*RECORDS SHOWN*.
#####
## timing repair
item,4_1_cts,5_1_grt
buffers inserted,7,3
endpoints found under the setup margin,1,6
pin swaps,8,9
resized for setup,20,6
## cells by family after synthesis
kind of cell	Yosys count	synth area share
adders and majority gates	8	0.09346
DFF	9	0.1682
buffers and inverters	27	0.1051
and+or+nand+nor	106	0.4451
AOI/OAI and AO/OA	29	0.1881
[src/rtl/da_sched_pkg.sv]
`default_nettype none
// ============================================================================
// Module   : da_sched_pkg
// Purpose  : Shared types and constants for the DA sync scheduler.
// Revision : 1.0 - initial release
// ============================================================================
package da_sched_pkg;

  typedef enum logic [2:0] {
    ST_IDLE   = 3'd0,
    ST_LOAD   = 3'd1,
    ST_SYNC   = 3'd2,
    ST_SETTLE = 3'd3,
    ST_RUN    = 3'd4
  } sched_state_e;

  typedef enum logic [1:0] {
    PH_0   = 2'd0,
    PH_90  = 2'd1,
    PH_180 = 2'd2,
    PH_270 = 2'd3
  } phase_e;

  localparam int DIV_RST = 3;

  // Settle counter runs 0..cyc-1, so it needs enough bits for cyc-1.
  function automatic int settle_cnt_w(input int cyc);
    return (cyc <= 2) ? 1 : $clog2(cyc);
  endfunction

endpackage
`default_nettype wire

[src/rtl/da_rr_arb.sv]
`default_nettype none
// ============================================================================
// Module   : da_rr_arb
// Purpose  : N-way round-robin arbiter, one-hot grant, priority rotates past
//            the last granted requester; clr_i restores requester 0 as highest.
// Revision : 1.0 - initial release
// ============================================================================
module da_rr_arb #(
  parameter  int N  = 4,
  localparam int IW = $clog2(N)
) (
  input  logic          clk,
  input  logic          rstn,
  input  logic          clr_i,
  input  logic [N-1:0]  req_i,
  output logic [N-1:0]  gnt_o,
  output logic [IW-1:0] gnt_idx_o,
  output logic          gnt_vld_o
);

  logic [IW-1:0] last_q;
  logic          w_found;

  // First pass looks strictly above the last grant, second pass wraps to 0.
  always_comb begin
    gnt_o     = '0;
    gnt_idx_o = '0;
    w_found   = 1'b0;
    for (int i = 0; i < N; i++) begin
      if (!w_found && req_i[i] && (i > int'(last_q))) begin
        w_found   = 1'b1;
        gnt_o[i]  = 1'b1;
        gnt_idx_o = IW'(i);
      end
    end
    for (int i = 0; i < N; i++) begin
      if (!w_found && req_i[i]) begin
        w_found   = 1'b1;
        gnt_o[i]  = 1'b1;
        gnt_idx_o = IW'(i);
      end
    end
    gnt_vld_o = w_found;
  end

  always_ff @(posedge clk or negedge rstn) begin
    if (!rstn) begin
      last_q <= IW'(N - 1);
    end else if (clr_i) begin
      last_q <= IW'(N - 1);
    end else if (gnt_vld_o) begin
      last_q <= gnt_idx_o;
    end
  end

endmodule
`default_nettype wire

[src/rtl/da_sync_sched.sv]
`default_nettype none
// ============================================================================
// Module   : da_sync_sched
// Purpose  : DA channel scheduler - atomic divisor/phase commit, common sync
//            pulse, round-robin sharing of the sample-RAM read port.
//            Optional DA_SCHED_OVR_CNT_EN adds per-channel overrun counters.
// Revision : 1.0 - initial release
// ============================================================================
module da_sync_sched
  import da_sched_pkg::*;
#(
  parameter  int NCH        = 4,
  parameter  int DIV_W      = 8,
  parameter  int PTR_W      = 10,
  parameter  int DATA_W     = 14,
  parameter  int SETTLE_CYC = 16,
  localparam int CH_W       = $clog2(NCH),
  localparam int A_W        = CH_W + PTR_W
) (
  input  logic                 clk,
  input  logic                 rstn,
  input  logic                 cfg_wr,
  input  logic [CH_W-1:0]      cfg_ch,
  input  logic [DIV_W-1:0]     cfg_div,
  input  logic [1:0]           cfg_phase,
  input  logic [PTR_W-1:0]     cfg_len,
  input  logic                 cmd_commit,
  input  logic                 cmd_stop,
  output logic [NCH*DIV_W-1:0] da_divcnt,
  output logic [NCH*2-1:0]     da_phase,
  output logic                 clk_syn,
  input  logic [NCH-1:0]       data_req,
  output logic                 ram_rd_en,
  output logic [A_W-1:0]       ram_addr,
  input  logic [DATA_W-1:0]    ram_rdata,
  output logic [DATA_W-1:0]    ch_data,
  output logic [NCH-1:0]       ch_dvalid,
  output logic                 busy
`ifdef DA_SCHED_OVR_CNT_EN
  ,
  output logic [NCH*16-1:0]    ovr_cnt
`endif
);

  localparam int CNT_W = settle_cnt_w(SETTLE_CYC);

  sched_state_e     state_q;
  logic             clk_syn_q;
  logic             busy_q;
  logic [CNT_W-1:0] settle_cnt_q;

  logic [DIV_W-1:0] shd_div_q [NCH];
  logic [1:0]       shd_ph_q  [NCH];
  logic [DIV_W-1:0] act_div_q [NCH];
  logic [1:0]       act_ph_q  [NCH];

  logic [NCH-1:0]   pend_q, pend_d;
  logic [PTR_W-1:0] ptr_q [NCH];
  logic [NCH-1:0]   rd_q;
  logic [NCH-1:0]   dvalid_q;
  logic [DATA_W-1:0] data_q;

  logic             w_load;
  logic             w_run;
  logic             w_cfg_ch_ok;
  logic [NCH-1:0]   w_arb_req;
  logic [NCH-1:0]   w_gnt;
  logic [CH_W-1:0]  w_gnt_idx;
  logic             w_gnt_vld;
  logic [PTR_W-1:0] w_ptr_cur;
  logic [PTR_W-1:0] w_ptr_nxt;

  assign w_load      = (state_q == ST_LOAD);
  assign w_run       = (state_q == ST_RUN);
  assign w_cfg_ch_ok = (int'(cfg_ch) < NCH);

  // stop beats commit; commit while already in LOAD is absorbed by that LOAD
  always_ff @(posedge clk or negedge rstn) begin
    if (!rstn) begin
      state_q      <= ST_IDLE;
      clk_syn_q    <= 1'b0;
      busy_q       <= 1'b0;
      settle_cnt_q <= '0;
    end else begin
      clk_syn_q <= 1'b0;
      if (cmd_stop) begin
        state_q <= ST_IDLE;
        busy_q  <= 1'b0;
      end else if (cmd_commit && (state_q != ST_LOAD)) begin
        state_q <= ST_LOAD;
        busy_q  <= 1'b1;
      end else begin
        case (state_q)
          ST_LOAD: begin
            state_q   <= ST_SYNC;
            clk_syn_q <= 1'b1;
          end
          ST_SYNC: begin
            state_q      <= ST_SETTLE;
            settle_cnt_q <= '0;
          end
          ST_SETTLE: begin
            if (settle_cnt_q == CNT_W'(SETTLE_CYC - 1)) begin
              state_q <= ST_RUN;
            end else begin
              settle_cnt_q <= settle_cnt_q + CNT_W'(1);
            end
          end
          default: ;
        endcase
      end
    end
  end

  always_ff @(posedge clk or negedge rstn) begin
    if (!rstn) begin
      for (int i = 0; i < NCH; i++) begin
        shd_div_q[i] <= DIV_W'(DIV_RST);
        shd_ph_q[i]  <= PH_0;
        act_div_q[i] <= DIV_W'(DIV_RST);
        act_ph_q[i]  <= PH_0;
      end
    end else begin
      if (cfg_wr && w_cfg_ch_ok) begin
        shd_div_q[cfg_ch] <= cfg_div;
        shd_ph_q[cfg_ch]  <= cfg_phase;
      end
      if (w_load) begin
        for (int i = 0; i < NCH; i++) begin
          act_div_q[i] <= shd_div_q[i];
          act_ph_q[i]  <= shd_ph_q[i];
        end
      end
    end
  end

  assign w_arb_req = w_run ? pend_q : '0;

  da_rr_arb #(
    .N (NCH)
  ) u_arb (
    .clk       (clk),
    .rstn      (rstn),
    .clr_i     (w_load),
    .req_i     (w_arb_req),
    .gnt_o     (w_gnt),
    .gnt_idx_o (w_gnt_idx),
    .gnt_vld_o (w_gnt_vld)
  );

  // A request arriving on its own grant cycle survives as the next pending one.
  always_comb begin
    pend_d = pend_q;
    if (w_load || cmd_stop) begin
      pend_d = '0;
    end else if (w_run) begin
      pend_d = (pend_q & ~w_gnt) | data_req;
    end
  end

  assign w_ptr_cur = ptr_q[w_gnt_idx];
  assign w_ptr_nxt = (w_ptr_cur == cfg_len) ? '0 : w_ptr_cur + PTR_W'(1);

  always_ff @(posedge clk or negedge rstn) begin
    if (!rstn) begin
      pend_q <= '0;
      for (int i = 0; i < NCH; i++) begin
        ptr_q[i] <= '0;
      end
    end else begin
      pend_q <= pend_d;
      if (w_load) begin
        for (int i = 0; i < NCH; i++) begin
          ptr_q[i] <= '0;
        end
      end else if (w_gnt_vld) begin
        ptr_q[w_gnt_idx] <= w_ptr_nxt;
      end
    end
  end

  // Return pipeline is never flushed so an in-flight read always lands.
  always_ff @(posedge clk or negedge rstn) begin
    if (!rstn) begin
      rd_q     <= '0;
      dvalid_q <= '0;
      data_q   <= '0;
    end else begin
      rd_q     <= w_gnt;
      dvalid_q <= rd_q;
      if (|rd_q) begin
        data_q <= ram_rdata;
      end
    end
  end

`ifdef DA_SCHED_OVR_CNT_EN
  logic [15:0]    ovr_q [NCH];
  logic [NCH-1:0] w_ovr;

  assign w_ovr = w_run ? (data_req & pend_q & ~w_gnt) : '0;

  always_ff @(posedge clk or negedge rstn) begin
    if (!rstn) begin
      for (int i = 0; i < NCH; i++) begin
        ovr_q[i] <= '0;
      end
    end else begin
      for (int i = 0; i < NCH; i++) begin
        if (w_load) begin
          ovr_q[i] <= '0;
        end else if (w_ovr[i] && (ovr_q[i] != 16'hFFFF)) begin
          ovr_q[i] <= ovr_q[i] + 16'd1;
        end
      end
    end
  end

  for (genvar i = 0; i < NCH; i++) begin : g_ovr
    assign ovr_cnt[i*16 +: 16] = ovr_q[i];
  end
`endif

  for (genvar i = 0; i < NCH; i++) begin : g_pack
    assign da_divcnt[i*DIV_W +: DIV_W] = act_div_q[i];
    assign da_phase[i*2 +: 2]          = act_ph_q[i];
  end

  assign clk_syn   = clk_syn_q;
  assign busy      = busy_q;
  assign ram_rd_en = w_gnt_vld;
  assign ram_addr  = w_gnt_vld ? {w_gnt_idx, w_ptr_cur} : '0;
  assign ch_data   = data_q;
  assign ch_dvalid = dvalid_q;

endmodule
`default_nettype wire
#####
*TASK BRIEF*.
Please restate, word for word, the lines of the entries that run from the first line through the one holding "0 as highest.", and add nothing.

*SOLVED PROBLEM*.
## timing repair
item,4_1_cts,5_1_grt
buffers inserted,7,3
endpoints found under the setup margin,1,6
pin swaps,8,9
resized for setup,20,6
## cells by family after synthesis
kind of cell	Yosys count	synth area share
adders and majority gates	8	0.09346
DFF	9	0.1682
buffers and inverters	27	0.1051
and+or+nand+nor	106	0.4451
AOI/OAI and AO/OA	29	0.1881
[src/rtl/da_sched_pkg.sv]
`default_nettype none
// ============================================================================
// Module   : da_sched_pkg
// Purpose  : Shared types and constants for the DA sync scheduler.
// Revision : 1.0 - initial release
// ============================================================================
package da_sched_pkg;

  typedef enum logic [2:0] {
    ST_IDLE   = 3'd0,
    ST_LOAD   = 3'd1,
    ST_SYNC   = 3'd2,
    ST_SETTLE = 3'd3,
    ST_RUN    = 3'd4
  } sched_state_e;

  typedef enum logic [1:0] {
    PH_0   = 2'd0,
    PH_90  = 2'd1,
    PH_180 = 2'd2,
    PH_270 = 2'd3
  } phase_e;

  localparam int DIV_RST = 3;

  // Settle counter runs 0..cyc-1, so it needs enough bits for cyc-1.
  function automatic int settle_cnt_w(input int cyc);
    return (cyc <= 2) ? 1 : $clog2(cyc);
  endfunction

endpackage
`default_nettype wire

[src/rtl/da_rr_arb.sv]
`default_nettype none
// ============================================================================
// Module   : da_rr_arb
// Purpose  : N-way round-robin arbiter, one-hot grant, priority rotates past
//            the last granted requester; clr_i restores requester 0 as highest.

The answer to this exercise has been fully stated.